## [Task prompt]
Lines below that hold the word "layer" must be copied in full.

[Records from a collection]
[Start of Attachment]

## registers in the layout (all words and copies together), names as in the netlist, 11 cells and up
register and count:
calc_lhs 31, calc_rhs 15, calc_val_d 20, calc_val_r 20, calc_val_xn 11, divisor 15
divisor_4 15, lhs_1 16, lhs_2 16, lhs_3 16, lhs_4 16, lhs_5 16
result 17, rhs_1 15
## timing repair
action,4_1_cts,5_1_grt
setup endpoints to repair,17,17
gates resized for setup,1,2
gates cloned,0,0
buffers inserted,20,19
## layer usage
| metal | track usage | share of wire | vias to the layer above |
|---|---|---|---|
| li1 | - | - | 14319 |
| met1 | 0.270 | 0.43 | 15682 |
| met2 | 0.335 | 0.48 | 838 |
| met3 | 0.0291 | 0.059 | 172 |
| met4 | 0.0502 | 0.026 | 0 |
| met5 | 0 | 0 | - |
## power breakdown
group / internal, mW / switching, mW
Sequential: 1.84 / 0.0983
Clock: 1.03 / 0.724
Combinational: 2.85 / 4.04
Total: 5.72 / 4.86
What follows belongs to an exercise in optimizing a design on an open flow for small area, a short achievable clock period and few clock cycles; a production flow would make more cautious choices. In this exercise RTL edits were held to simulation tests only and were not proved equivalent to the original. Power is estimated from default activity; no workload was simulated.

// TPU
module TPU(
    input         clk,
    input         rst_n,
    input         in_valid,
    input  [15:0] K,
    input  [7:0]  M,
    input  [7:0]  N,
    output reg    busy,
    output        A_wr_en,
    output [15:0] A_index,
    output [31:0] A_data_in,
    input  [31:0] A_data_out,
    output        B_wr_en,
    output [15:0] B_index0,
    output [15:0] B_index1,
    output [31:0] B_data_in,
    input  [31:0] B_data_out0,
    input  [31:0] B_data_out1,
    output        C_wr_en,
    output [15:0] C_index,
    output [127:0] C_data_in,
    input  [127:0] C_data_out
  );
clock: 10.0 ns
lec_check: 0
cap_margin: 20
core_margin: 2
core_utilization: 60
slew_margin: 20
standard.sh (not shown) runs the stock make flow with config.mk's settings and CLKGATE_MAP_FILE= SYNTH_SCRIPT=/design/flow/synth_recipe.tcl, a recipe that flattens the netlist after the stock synthesis.
==> flow/flow/run.sh <==
#!/bin/bash
# Layout flow: the standard ORFS flow (standard synthesis unchanged), with
# timing repair (floorplan, CTS, global route) aiming for SETUP_MARGIN ns of
# setup slack at the design's clock period, so that the layout is repaired
# towards a shorter achieved period. Everything else is standard.sh.
set -euo pipefail
SETUP_MARGIN=6.4
bash standard.sh SETUP_SLACK_MARGIN=$SETUP_MARGIN finish > make_finish.log 2>&1
The first run completed with no timing, DRC or antenna violations.
Testbench counts at the start, summed over its fixed seeds: cycles 577,824.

[End of Attachment]

## [Result]
## layer usage
| metal | track usage | share of wire | vias to the layer above |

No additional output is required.